# Keyboard mapping problem

## rolypoly

Just discovered a keyboard mapping problem, which I think has only happened since I moved from xf86-input-keyboard to xf86-input-evdev

On my local machine, the cursor keys work perfectly, however, when I use VirtualBox or a Citrix session, my left cursor key becomes the right-alt key.

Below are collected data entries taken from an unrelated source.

===== config.mk =====
export PLATFORM = sky130hd
export DESIGN_NAME = phase_sequencer
export DESIGN_NICKNAME = d
export VERILOG_FILES = /design/src/rtl/phase_seq_pkg.sv /design/src/rtl/phase_sequencer_slot_counter.sv /design/src/rtl/phase_sequencer.sv
export SDC_FILE = /design/constraint.sdc
export NUM_CORES = 1
export LEC_CHECK = 0
export ABC_AREA = 1
export CAP_MARGIN = 0
export CORE_MARGIN = 2
export CORE_UTILIZATION = 50
export CTS_BUF_LIST = sky130_fd_sc_hd__clkbuf_4
export DETAILED_ROUTE_END_ITERATION = 7
export PLACE_DENSITY_LB_ADDON = 0.12
export SYNTH_ARGS = -nofsm -noshare
export SYNTH_HDL_FRONTEND = slang
export SYNTH_SLANG_ARGS = --single-unit

===== constraint.sdc =====
create_clock -name internal_clock -period 1.7 [get_ports internal_clock]
set_input_delay 0.34 -clock internal_clock [delete_from_list [all_inputs] [get_ports internal_clock]]
set_output_delay 0.34 -clock internal_clock [all_outputs]
set_load 0.02 [all_outputs]

===== src/rtl/phase_seq_pkg.sv =====
// Shared definitions for the phase sequencer: state encoding and parameter checks.
package phase_seq_pkg;

  typedef enum logic [2:0] {
    S_INIT      = 3'd0,
    S_RST_PULSE = 3'd1,
    S_RUN       = 3'd2,
    S_HALT      = 3'd3,
    S_STEP      = 3'd4
  } seq_state_e;

  // Legal when every slot length fits in the slot counter and the basic minimums hold.
  function automatic bit params_ok(int np, int ph, int pg, int rc, int cw);
    int mx;
    mx = ph;
    if (pg > mx) mx = pg;
    if (rc > mx) mx = rc;
    return (np >= 2) && (ph >= 1) && (pg >= 0) && (rc >= 1) &&
           (cw >= 1) && (cw < 31) && (mx < (1 << cw));
  endfunction

endpackage


===== src/rtl/phase_sequencer_slot_counter.sv =====
// Slot counter: walks HIGH/GAP slots over all phases of one machine cycle.
// Position describes the cycle currently presented on the phase outputs.
import phase_seq_pkg::*;

module phase_slot_counter #(
  parameter int NUM_PHASES = 2,
  parameter int PHASE_HIGH = 2,
  parameter int PHASE_GAP  = 1,
  parameter int CNT_W      = 8,
  parameter int IDX_W      = $clog2(NUM_PHASES)
) (
  input  logic                  internal_clock,
  input  logic                  reset,
  input  logic                  load,        // jump to first cycle of phase[0]
  input  logic                  advance,     // move to the following cycle
  output logic                  slot_done,   // last cycle of the current HIGH/GAP slot
  output logic                  cycle_done,  // current slot is the last slot of the machine cycle
  output logic [NUM_PHASES-1:0] next_phase   // phase vector of the following cycle
);

  localparam logic             HAS_GAP  = (PHASE_GAP > 0);
  localparam logic [IDX_W-1:0] LAST_IDX = IDX_W'(NUM_PHASES - 1);
  localparam logic [CNT_W-1:0] HIGH_END = CNT_W'(PHASE_HIGH - 1);
  localparam logic [CNT_W-1:0] GAP_END  = HAS_GAP ? CNT_W'(PHASE_GAP - 1) : '0;

  logic [IDX_W-1:0] idx, nxt_idx;
  logic             gap, nxt_gap;
  logic [CNT_W-1:0] cnt, nxt_cnt;

  assign slot_done  = gap ? (cnt == GAP_END) : (cnt == HIGH_END);
  assign cycle_done = (idx == LAST_IDX) && (gap == HAS_GAP);

  // Successor position: HIGH slot -> GAP slot (if any) -> next phase, wrapping.
  always_comb begin
    nxt_idx = idx;
    nxt_gap = gap;
    nxt_cnt = cnt + 1'b1;
    if (slot_done) begin
      nxt_cnt = '0;
      if (!gap && HAS_GAP) begin
        nxt_gap = 1'b1;
      end else begin
        nxt_gap = 1'b0;
        nxt_idx = (idx == LAST_IDX) ? '0 : idx + 1'b1;
      end
    end
  end

  // Decode the successor into a one-hot-or-zero phase vector.
  always_comb begin
    next_phase = '0;
    for (int k = 0; k < NUM_PHASES; k++)
      next_phase[k] = !nxt_gap && (nxt_idx == IDX_W'(k));
  end

  // Position register; load wins over advance, neither means hold.
  always_ff @(posedge internal_clock) begin
    if (!reset || load) begin
      idx <= '0;
      gap <= 1'b0;
      cnt <= '0;
    end else if (advance) begin
      idx <= nxt_idx;
      gap <= nxt_gap;
      cnt <= nxt_cnt;
    end
  end

endmodule


===== src/rtl/phase_sequencer.sv =====
// Phase sequencer top: reset pulse, run/halt/step/restart FSM, freeze, cycle count.
import phase_seq_pkg::*;

module phase_sequencer #(
  parameter int NUM_PHASES   = 2,
  parameter int PHASE_HIGH   = 2,
  parameter int PHASE_GAP    = 1,
  parameter int RESET_CYCLES = 2,
  parameter int CNT_W        = 8
) (
  input  logic                  internal_clock,
  input  logic                  reset,
  input  logic                  controller_enable,
  input  logic                  halted,
  input  logic                  resume,
  input  logic                  step,
  input  logic                  restart,
  output logic [NUM_PHASES-1:0] phase,
  output logic                  cpu_reset,
  output logic                  cpu_enable,
  output logic [2:0]            seq_state,
  output logic [15:0]           mcycle_count
);

  if (!params_ok(NUM_PHASES, PHASE_HIGH, PHASE_GAP, RESET_CYCLES, CNT_W)) begin : g_bad_params
    $error("phase_sequencer: illegal parameter set");
  end

  localparam logic [CNT_W-1:0]      RST_END     = CNT_W'(RESET_CYCLES - 1);
  localparam logic [NUM_PHASES-1:0] FIRST_PHASE = NUM_PHASES'(1);

  seq_state_e                state;
  logic [CNT_W-1:0]          rst_cnt;
  logic [15:0]               mcycle_q;
  logic                      halt_latch;
  logic                      restart_pend;
  logic                      slot_done, cycle_done;
  logic [NUM_PHASES-1:0]     next_phase;
  logic                      slot_load, slot_adv;
  logic                      go_restart, running, mc_end;

  assign seq_state    = state;
  assign mcycle_count = mcycle_q;

  // A restart seen while frozen is held in restart_pend until re-enable.
  assign go_restart = controller_enable && (restart || restart_pend) && (state != S_INIT);
  assign running    = (state == S_RUN) || (state == S_STEP);
  assign mc_end     = running && slot_done && cycle_done;

  phase_slot_counter #(
    .NUM_PHASES (NUM_PHASES),
    .PHASE_HIGH (PHASE_HIGH),
    .PHASE_GAP  (PHASE_GAP),
    .CNT_W      (CNT_W)
  ) u_slot (
    .internal_clock (internal_clock),
    .reset          (reset),
    .load           (slot_load),
    .advance        (slot_adv),
    .slot_done      (slot_done),
    .cycle_done     (cycle_done),
    .next_phase     (next_phase)
  );

  // Counter control: restart to phase[0] whenever a machine cycle (re)starts.
  always_comb begin
    slot_load = 1'b0;
    slot_adv  = 1'b0;
    if (controller_enable && !go_restart) begin
      case (state)
        S_RST_PULSE: slot_load = (rst_cnt == RST_END);
        S_HALT:      slot_load = step || resume;
        S_RUN,
        S_STEP:      if (mc_end) slot_load = 1'b1; else slot_adv = 1'b1;
        default:     slot_load = 1'b0;
      endcase
    end
  end

  // Sequencer FSM with registered outputs; freeze only forces phase low.
  always_ff @(posedge internal_clock) begin
    if (!reset) begin
      state        <= S_INIT;
      phase        <= '0;
      cpu_reset    <= 1'b0;
      cpu_enable   <= 1'b0;
      mcycle_q     <= '0;
      halt_latch   <= 1'b0;
      rst_cnt      <= '0;
      restart_pend <= 1'b0;
    end else if (!controller_enable) begin
      phase <= '0;
      if (restart) restart_pend <= 1'b1;
    end else begin
      restart_pend <= 1'b0;
      if (go_restart) begin
        state      <= S_INIT;
        phase      <= '0;
        cpu_reset  <= 1'b0;
        cpu_enable <= 1'b0;
        halt_latch <= 1'b0;
      end else begin
        case (state)
          S_INIT: begin
            state      <= S_RST_PULSE;
            phase      <= '0;
            cpu_reset  <= 1'b1;
            cpu_enable <= 1'b1;
            rst_cnt    <= '0;
          end
          S_RST_PULSE: begin
            if (rst_cnt == RST_END) begin
              state     <= S_RUN;
              cpu_reset <= 1'b0;
              phase     <= FIRST_PHASE;
            end else begin
              rst_cnt <= rst_cnt + 1'b1;
            end
          end
          S_HALT: begin
            phase <= '0;
            if (step) begin
              state <= S_STEP;
              phase <= FIRST_PHASE;
            end else if (resume) begin
              state <= S_RUN;
              phase <= FIRST_PHASE;
            end
          end
          S_RUN: begin
            if (mc_end) begin
              mcycle_q <= mcycle_q + 16'd1;
              if (halt_latch || halted) begin
                state      <= S_HALT;
                phase      <= '0;
                halt_latch <= 1'b0;
              end else begin
                phase <= FIRST_PHASE;
              end
            end else begin
              phase <= next_phase;
              if (halted) halt_latch <= 1'b1;
            end
          end
          S_STEP: begin
            if (mc_end) begin
              mcycle_q <= mcycle_q + 16'd1;
              state    <= S_HALT;
              phase    <= '0;
            end else begin
              phase <= next_phase;
            end
          end
          default: begin
            state <= S_INIT;
            phase <= '0;
          end
        endcase
      end
    end
  end

endmodule

# --- Yosys cells after proc, flatten, opt, wreduce, memory -nomap -nowiden ---
# Index checks and enable logic that the tools add are counted.
op_classes:
  muxes: 40
  reduce_logical: 33
  bitwise: 4
  eq_ne: 14
  addsub: 4
ops:
  columns: ["cell", "n"]
  rows:
  - ["$mux 1", 23]
  - ["$mux 3", 7]
  - ["$add 16x1->16 const B", 1]
  - ["$add 8x1->8 const B", 2]
  - ["$eq 8x1->1 const B", 2]
  - ["$mux 8", 2]
  - ["$pmux 8 s2", 1]
  - ["$pmux 3 s5", 1]
  - ["$reduce_and 4->1", 3]
  - ["$ne 3x3->1 const B", 3]
  - ["$reduce_bool 3->1", 3]
  - ["$logic_and 1x1->1", 8]
  - ["$logic_not 8->1", 1]
  - ["$pmux 2 s4", 1]
  - ["$eq 3x2->1 const B", 2]
  - ["$mux 2", 3]
  - ["$ne 3x2->1 const B", 2]
  - ["$reduce_and 6->1", 1]
  - ["$reduce_bool 2->1", 3]
  - ["$logic_or 1x1->1", 5]
  - ["$ne 2x2->1 const B", 2]
  - ["$ne 4x4->1 const B", 1]
  - ["$not 1->1", 4]
  - ["$reduce_or 2->1", 2]
  - ["10 further kinds", 12]
totals:
  ff_bits: 43
  out_inout_bits: 23
  input_bits: 7
  word_cells: 106

# --- Longest topological paths before layout ---
# Gate-level depths: netlist of run 1.
logic_depth:
  depth_word: 8
  depth_mapped: 14

# --- Modules after synthesis ---
# Synthesis of run 1 repeated with hierarchy kept, for this count alone.
unflattened:
  hier_cells: 426
  hier_area_um2: 2750.1
by_module_without_submodules:
  columns: ["module", "cells_per_inst", "area_each_um2", "instances"]
  rows:
  - ["phase_sequencer", 333, 2092.0, 1]
  - ["phase_slot_counter", 93, 658.1, 1]

# --- Worst setup path before layout of run 1 ---
# Ideal clock, no wire load.
synth_path:
  path_kind: "reg2reg"
  start: "register u_slot.cnt[0]"
  end: "register u_slot.cnt[5]"
  slack_ns: -0.028
  n_path_buf: 1
  t_arrival_ns: 1.599
  stages_incl_launch_ff: 14
  period_less_slack_ns: 1.728
  cell_sequence: "dfxtp_1 > inv_1 > ha_1 > inv_1 > nand2_1 > nand3_1 > nor2_2 > nand3_2 > nand2_1 > nor2_4 > inv_4 > buf_8 > a21oi_1 > nor2_1"
synth_between:
  elab_chain_len: 8
synth_lines:
  columns: ["element", "line", "text"]
  rows:
  - ["from (decl)", "phase_sequencer_slot_counter.sv:28", "logic [CNT_W-1:0] cnt, nxt_cnt;"]
  - ["from (signal assigned)", "phase_sequencer_slot_counter.sv:65", "cnt <= nxt_cnt;"]
  - ["$eq 8x1->1 / $logic_not 8->1 (equally long branches)", "phase_sequencer_slot_counter.sv:30", "assign slot_done = gap ? (cnt == GAP_END) : (cnt == HIGH_END);"]
  - ["$mux 1", "phase_sequencer_slot_counter.sv:30", null]
  - ["$logic_and 1x1->1 (2 in series)", "phase_sequencer.sv:48", "assign mc_end = running && slot_done && cycle_done;"]
  - ["$mux 1", "phase_sequencer.sv:74", "S_STEP: if (mc_end) slot_load = 1'b1; else slot_adv = 1'b1;"]
  - ["$pmux 1 s3", "phase_sequencer.sv:70", "case (state)"]
  - ["$mux 1", "phase_sequencer.sv:69", "if (controller_enable && !go_restart) begin"]
  - ["$logic_or 1x1->1", "phase_sequencer_slot_counter.sv:58", "if (!reset || load) begin"]
# Several ways; a longest one is shown, not always the timed one.
# A chain may end at the register's enable or synchronous reset.

# --- Final worst setup path of run 1 ---
layout_path:
  start: "register u_slot.cnt[1]"
  end: "register phase[0]"
layout_between:
  elab_chain_len: 7
layout_lines:
  columns: ["element", "line", "text"]
  rows:
  - ["$eq 8x1->1 / $logic_not 8->1 (equally long branches)", "phase_sequencer_slot_counter.sv:30", null]
  - ["$mux 1 *", "phase_sequencer_slot_counter.sv:30", null]
  - ["$mux 1", "phase_sequencer_slot_counter.sv:38", "if (slot_done) begin"]
  - ["$logic_not 1->1 / $not 1->1 (equally long branches)", "phase_sequencer_slot_counter.sv:53", "next_phase[k] = !nxt_gap && (nxt_idx == IDX_W'(k));"]
  - ["$logic_and 1x1->1", "phase_sequencer_slot_counter.sv:53", null]
  - ["$mux 2 (on tied branches)", "phase_sequencer.sv:146, phase_sequencer.sv:131", null]
  - ["$pmux 2 s4 *", "phase_sequencer.sv:103", "case (state)"]
  - ["to (signal assigned)", "phase_sequencer.sv:141", "phase <= next_phase;"]
  - ["to (signal assigned)", "phase_sequencer.sv:151", "phase <= next_phase;"]
  - ["to (decl)", "phase_sequencer.sv:18", "output logic [NUM_PHASES-1:0] phase,"]
# Mark *: on every way between the ends. The rest lies on a longest branch, timed or not.

==> results.md, run 1 <==
- Post-synth top area share: 33.8%
- Peak VDD IR: 668 µV
- CP Launch Type: flip-flop
- Seq. cell area: 868 µm²
- XOR/XNOR share of the synthesized area: 3.43%
- Sum Neg Setup Slack: -0.982 ns
- Setup crit end: phase[0]
- Final count of hold timing violations: 0
- Yosys warnings: 0
- Reg power frac: 31.7%
- WL met1: 2.90 mm
- Layout cell share with drive strength beyond 1: 30.1%
- WS Path Type: reg -> reg
- Net Sw Power: 1.54 mW
- Initial antenna violation count: 0
- CTS tree: built
- CORE AREA: 0.00482 mm²
- Drt total wl: 6.76 mm
- Endpoints failing setup: 23
- Cell accounting for the most synthesized area: dfxtp_1
- Average vias per placed instance: 5.22
- Met3 WL: 340 µm
- H-tree levels: 2
- Distinct cell type count after synthesis: 34
- Final Cycle Share: 109%
- Top Metal Used: met4
- Syn Area/Cell: 6.73 µm²
- Cts bufs inserted: 5
- Worst hold slack: 0.468 ns
- Sw Share: 41.3%
- Multi-input logic area: 0.00167 mm²
- Final ANT Viol Nets: 0
- Crit end category: flip-flop
- Largest net degree at the start of global routing: 15
- Simple-gate share of the synthesized area: 38.3%
- Starting utilization of the core area: 52.9%
- Slew Viols, Final: 0
- Vias in the first global route: 2336
- N_diodes: 0
- Clock Latency Late Sink: 0.37 ns
- Fraction of synthesized area in multiplexers: 0%
- Port bufs: 29
- Peak fanout along the critical path: 3
- Failing checks: negative setup slack
- Max clock buf depth: 2
- Setup ws final: -0.161 ns
- Int Pwr: 2.20 mW
- Leak Pwr: 1.72 nW
- RR Endpoint: phase[0]
- Vias: 2741
- Achievable Freq: 537 MHz
- Seq cells post-synth: 43
- Cell at the slowest stage of the critical path: dfxtp_2
- Worst path arrival time: 2.17 ns
- Power per cell area: 1040 mW/mm²
- Relative slew slack: 72.8%
- Clock Root Buffer: clkbuf_4
- Row count: 25
- Layout area overhead: 41.5%
- Horiz. Die Dim: 75.4 µm
- Worst Hold Class: reg -> reg
- Most used cell, CP: nand2_1
- Post-synth net total: 393
- Worst reg2reg path startpoint: u_slot.cnt[1]
- CTS clk-pin slew, worst paths: 0.13 ns
- Largest family of logic cells by synthesized area: simple AND/OR/NAND/NOR gates
- Number of fillers in the final layout: 389
- Reg2reg path depth: 16
- Post-Syn Instances: 379
- Status: complete, but fails checks
- First-pass GRT wire length: 9.72 mm
- GRT Total Usage: 21.9%
- CP required: 2.01 ns
- Drt pass-1 iters: 5
- Synthesized area: 0.00255 mm²
- Die Ht: 75.4 µm
- Placer Congestion: 0.857
- Worst-margin pin slew: 0.408 ns
- Most common cell after layout, fill and taps aside: nand2_1
- Clock power frac: 17.7%
- Initial drt markers: 133
- Final Skew: 0.0121 ns
- I/O pin count: 30
- Synth Area in Adders: 3.43%
- CP cell instances: inv_4 -> ha_4 -> inv_2 -> nand2_2 -> nand2_2 -> buf_4 -> buf_4 -> inv_2 -> nand3_1 -> nand2_2 -> nand3_1 -> nand2_1 -> nand2_1 -> nand2_1 -> nand2_1 -> a21oi_1
- Flop2flop setup slack: -0.16 ns
- Top post-synthesis cells by area: dfxtp_1 (34%), nand2_1 (12%), nor2_1 (8.1%), inv_1 (7.7%), a21oi_1 (5.5%)
- CP peak stage delay: 0.36 ns
- Worst Setup SP: u_slot.cnt[1]
- RSZ-0062 raised after global routing: yes
- Die area: 0.00569 mm²
- Register area share after synthesis: 33.8%
- Fin nets: 472
- Maxcap violations: 0
- Combinational share of power: 50.7%
- Clk sink count: 43
- Post-synthesis compound-gate area fraction: 11.2%
- Most frequent cells in the layout: nand2_1 (72), nor2_1 (47), inv_1 (45)
- Wirelength per Cell: 12.9 µm
- DR WL met2: 3.39 mm
- Residual DRC: 0
- DPL Wire Length: 4.31 mm
- Overflow after GRT: 0
- Min cycle time layout: 1.86 ns
sequential cells by signal, summed over array words and instances, names as in the netlist:
| signal | cells |
|---|---|
| mcycle_count | 16 |
| rst_cnt | 8 |
| u_slot.cnt | 8 |
| seq_state | 3 |
| phase | 2 |
| cpu_enable | 1 |
| cpu_reset | 1 |
| halt_latch | 1 |
| restart_pend | 1 |
| u_slot.gap | 1 |
| u_slot.idx | 1 |
layer usage:
metal  global-route usage (%)  vias to the layer above
met5                        0                        -
met4                     7.41                        0
met3                     4.37                       17
met2                     39.4                       83
met1                     26.0                     1271
li1                         -                     1370
cells in the mapped netlist, drive strengths merged:
| cell type | count |
|---|---|
| inv | 59 |
| clkbuf | 3 |
| nor2 | 64 |
| ha | 7 |
| xor2 | 6 |
| o21bai | 1 |
| nand2 | 86 |
| a31oi | 1 |
| nand3 | 27 |
| xnor2 | 4 |
| nor3 | 13 |
| nand4 | 9 |
| o21ai | 18 |
| and3 | 2 |
| a21oi | 30 |
| o21a | 1 |
| or2 | 2 |
| nor3b | 1 |
| a211oi | 1 |
| buf | 1 |
| dfxtp | 43 |
stage by stage:
stage               area [µm²]  setup slack (ns)  std cells  power [mW]  util, %
floorplan                 2560           0.00395        379        2.14        -
global placement          3170            -0.331        504        2.66     65.7
detailed placement        3170            -0.391        504        2.67     65.7
CTS                       3360           -0.0895        515        3.43     69.7
global route              3610            -0.271        525        3.95     74.9
finish                    3610            -0.161        525        3.74     74.9
power by group through the flow:
stage	clock network (mW)	logic [mW]	registers, mW
finish	0.661	1.90	1.19
global route	0.712	2.04	1.20
CTS	0.673	1.58	1.17
detailed placement	0	1.48	1.19
global placement	0	1.47	1.19
floorplan	0	0.890	1.25
kinds of logic after synthesis:
kind of cell | Yosys count
compound gates | 52
xor+xnor | 10
fa+ha+maj | 7
buf+inv | 63
flops | 43
simple gates | 204
worst max-delay path: cells and delay by family (launching register included):
| kind | cells | cell delay (ns) |
|---|---|---|
| simple gates | 9 | 0.73 |
| buf+inv | 5 | 0.48 |
| flops | 1 | 0.36 |
| fa+ha+maj | 1 | 0.14 |
| compound gates | 1 | 0.11 |
cell type report:
class / instances / share of cell area, %
clock buffer: 6 / 1.25
clock inverter: 1 / 0.832
inverter: 59 / 6.42
multi-input combinational: 273 / 46.3
sequential: 43 / 24.1
tap: 67 / 2.32
timing repair buffer: 76 / 18.8
how the worst min path moves through the flow:
stage,startpoint,end,slack (ns),depth (start not counted)
floorplan,controller_enable,restart_pend,0.42,1
global placement,mcycle_count[8],mcycle_count[8],0.45,2
detailed placement,cpu_enable,cpu_enable,0.45,2
CTS,cpu_enable,cpu_enable,0.47,2
global route,phase[0],phase[0],0.50,2
finish,cpu_enable,cpu_enable,0.47,2
repair_timing:
action / 4_1_cts / 5_1_grt
resized for setup: 49 / 53
hold endpoints to repair: 0 / 0
setup buffers: 4 / 10
endpoints found under the setup margin: 41 / 44
hold buffers: 0 / 0
pin swaps: 13 / 20
Note: power is estimated with default switching activity, not from simulation.
==> run 2: changes to the inputs <==
--- a/config.mk
+++ b/config.mk
@@ -5,7 +5,6 @@
 export SDC_FILE = /design/constraint.sdc
 export NUM_CORES = 1
 export LEC_CHECK = 0
-export ABC_AREA = 1
 export CAP_MARGIN = 0
 export CORE_MARGIN = 2
 export CORE_UTILIZATION = 50
==> run 2 against run 1 <==
Against the previous run:
- the run still ends with negative setup slack left
- combinational power is 81% lower
- via count is 1.7% lower
- utilization grew 9.4 points
- routed wire length is 19% higher
- die area fell by 7.8%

I've run xev to look a the key codes and can see that on the local machine I'm actually getting to key values for a single press, as below:

```
KeyPress event, serial 34, synthetic NO, window 0x5400001,

    root 0x1ad, subw 0x0, time 3183478315, (166,37), root:(170,769),

    state 0x0, keycode 113 (keysym 0xffea, Alt_R), same_screen YES,

    XLookupString gives 0 bytes: 

    XmbLookupString gives 0 bytes: 

    XFilterEvent returns: False

MappingNotify event, serial 34, synthetic NO, window 0x0,

    request MappingKeyboard, first_keycode 8, count 248

KeyPress event, serial 34, synthetic NO, window 0x5400001,

    root 0x1ad, subw 0x0, time 3183478315, (166,37), root:(170,769),

    state 0x0, keycode 100 (keysym 0xff51, Left), same_screen YES,

    XLookupString gives 0 bytes: 

    XmbLookupString gives 0 bytes: 

    XFilterEvent returns: False

MappingNotify event, serial 36, synthetic NO, window 0x0,

    request MappingKeyboard, first_keycode 8, count 248

KeyRelease event, serial 36, synthetic NO, window 0x5400001,

    root 0x1ad, subw 0x0, time 3183478400, (166,37), root:(170,769),

    state 0x0, keycode 113 (keysym 0xffea, Alt_R), same_screen YES,

    XLookupString gives 0 bytes: 

    XFilterEvent returns: False

MappingNotify event, serial 36, synthetic NO, window 0x0,

    request MappingKeyboard, first_keycode 8, count 248

KeyRelease event, serial 36, synthetic NO, window 0x5400001,

    root 0x1ad, subw 0x0, time 3183478400, (166,37), root:(170,769),

    state 0x0, keycode 100 (keysym 0xff51, Left), same_screen YES,

    XLookupString gives 0 bytes: 

    XFilterEvent returns: False

```

So it seems that locally, the machine doesn't care about getting an Alt_R before a left, so when I edit a document and press the left cursor key to navigate around a document the cursor moves left. But in a Citrix session or a VirtualBox VM, it traps the Alt_R and not the left cursor key.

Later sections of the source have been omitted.